Government shutdown risks tax season being messy
When the shutdown began, 90% of IRS workers were furloughed and tax refunds were initially stalled because there weren’t any workers available to process them. About 46,000 out of the IRS’s 80,000 employees were recalled back to work. However, hundreds of these employees are receiving permission to skip work because they are not being paid and will not be paid until the shutdown ends.
“The move is the leading edge of pushback from within the IRS, and it signals the potential for civil servants to take actions that could slow or cripple government functions as the shutdown’s political stalemate continues in Washington,” the Washington Post reported.
Some employees are using a provision in their union contract “that allows them to miss work if they suffer a ‘hardship’ during a shutdown,” such as an empty gas tank or child-care bill. “That is why the exemption exists,” NTEU National President Tony Reardon stated to USA TODAY. “The longer employees go without pay, more face financial hardships.”
Marissa Scott, an IRS customer service representative currently on hardship leave, told the Post that she usually helps up to 50 people a day during tax return season and predicted to the Post that the shortage of IRS workers means that tax season “is going to be a disaster all around.”
Editor’s note: USA Today provided tips for Americans to mitigate IRS chaos this tax season.
This tax season ‘more complicated than usual’ — even before shutdown
With fewer employees reporting for work, this could lead to a delay in tax refunds being processed. If that were to happen, Credit Suisse analysts noted that this could “cause a sharp decline” in retail sales and consumer spending in February.
“For reference, a one-week delay in refunds would hold up roughly $15 billion in cash flows, which is equivalent to around 3.0% of retail sales or 1.3% of total monthly consumer spending,” the note stated.
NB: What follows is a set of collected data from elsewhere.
==> run E: inputs <==
## Buzzer
module Buzzer #(parameter isSim = 1,parameter isAHB = 0) (input wire clk,rst_n,
              output wire[31:0] BDMAC_RDATA,
              output wire       BDMAC_READYOUT,
              output wire[1:0]  BDMAC_RESP,
              input wire        BDMAC_SEL,
			  input wire        BDMAC_READY,
              input wire[31:0]  BDMAC_ADDR,
              input wire[1:0]   BDMAC_TRANS,
              input wire        BDMAC_WRITE,
              input wire[31:0]  BDMAC_WDATA,
              output wire[31:0] SBDMA_HADDR,
              output wire[1:0]  SBDMA_HTRANS,
              output wire       SBDMA_HWRITE,
              input wire[31:0]  SBDMA_HRDATA,
              input wire        SBDMA_HREADY,
              output wire[31:0] BBDMA_HADDR,
              output wire[1:0]  BBDMA_HTRANS,
              output wire       BBDMA_HWRITE,
              input wire[31:0]  BBDMA_HRDATA,
              input wire        BBDMA_HREADY,
              output wire PWM);
	wire[31:0] BRstAddr,SRstAddr;
	wire[1:0] SPri;
	wire isCyl,BisPlaying,Bstop,SisPlaying;
	wire ref_BGM,ref_Sound;
	APB_BDMAC APB_BDMAC(
		.clk              (clk),
		.rst_n            (rst_n),
		.PWRITE           (BDMAC_WRITE),
		.PSEL             (BDMAC_SEL),
		.Bref             (ref_BGM),
		.Sref             (ref_Sound),
		.PENABLE          (BDMAC_TRANS[0]),
		.PWRDATA          (BDMAC_WDATA),
		.PADDR            (BDMAC_ADDR),
		.PRDDATA          (BDMAC_RDATA),
		.BRstAddr         (BRstAddr),
		.SRstAddr         (SRstAddr),
		.SPri             (SPri),
		.isCyl            (isCyl),
		.BisPlaying       (BisPlaying),
		.Bstop            (Bstop),
		.SisPlaying       (SisPlaying)
	);
	assign BDMAC_READYOUT = 1'b1;
	assign BDMAC_RESP     = 2'b00;
	assign SBDMA_HWRITE   = 1'b0;
	assign BBDMA_HWRITE   = 1'b0;
	wire BeatFinish_BGM,BReady_BGM;
	wire AddrCntRstn_BGM,AddrCntEn_BGM;
  ...
Settings: LEC_CHECK=0, CAP_MARGIN=20, CELL_PAD_IN_SITES_DETAIL_PLACEMENT=2, CORE_MARGIN=2, CORE_UTILIZATION=61, CTS_CLUSTER_DIAMETER=239, GPL_ROUTABILITY_DRIVEN=1, HOLD_SLACK_MARGIN=0.3, SLEW_MARGIN=20; clock period 4.7 ns.
run.sh (not shown) runs the stock make flow with config.mk's settings and CLKGATE_MAP_FILE=.
==> run G (differences from run E) <==
- ABC_AREA: not set -> 1
- CELL_PAD_IN_SITES_DETAIL_PLACEMENT: 2 -> not set
- CORE_UTILIZATION: 61 -> 67
- CTS_CLUSTER_DIAMETER: 239 -> not set
- CTS_CLUSTER_SIZE: not set -> 99
- GPL_ROUTABILITY_DRIVEN: 1 -> not set
- HOLD_SLACK_MARGIN: 0.3 -> not set
- PLACE_DENSITY: not set -> 0.43
==> flow/constraint.sdc (replaced) <==
create_clock -name core_clock -period 3.04 [get_ports {clk}]
set_input_delay 0.6080 -clock core_clock [delete_from_list [all_inputs] [get_ports {clk}]]
set_output_delay 0.6080 -clock core_clock [all_outputs]
set_load 0.01 [all_outputs]
==> run A (differences from run E) <==
- ABC_AREA: not set -> 1
- CELL_PAD_IN_SITES_DETAIL_PLACEMENT: 2 -> not set
- CORE_UTILIZATION: 61 -> 72
- CTS_CLUSTER_DIAMETER: 239 -> 380
- CTS_CLUSTER_SIZE: not set -> 99
- GPL_ROUTABILITY_DRIVEN: 1 -> not set
- HOLD_SLACK_MARGIN: 0.3 -> not set
- PLACE_DENSITY: not set -> 0.43
- SETUP_SLACK_MARGIN: not set -> 0.81
- TNS_END_PERCENT: not set -> 5
==> flow/constraint.sdc (replaced) <==
create_clock -name core_clock -period 2.78 [get_ports {clk}]
set_input_delay 0.5560 -clock core_clock [delete_from_list [all_inputs] [get_ports {clk}]]
set_output_delay 0.5560 -clock core_clock [all_outputs]
set_load 0.01 [all_outputs]
==> Changelog: implementation <==
### Physical design

* Synth mux share at 0.04687%
* Die Size at 31,060 um^2
* Simple Share, Synth at 31.22%
* Status: did not finish
* Compound Share, Synth at 11.40%
* Unique masters post-synth at 56
* Final Wtd Congestion at 1.029
* Fp_density at 72.64%
* Post-Synthesis Cells at 3,050
* Exit stage: global routing
* Die H at 176.2 um
(the above is from run A)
Generally, tax refunds ramp up as February approaches and reach a total of approximately $70 billion by the end of the month. By March, that number usually rises to about $130 billion.
Credit Suisse analysts stated that this year’s refund process will “be more complicated than usual, since this is the first year of returns subject to the extensive tax changes passed in late 2017.” And all of this will be made harder with a shortage of IRS employees.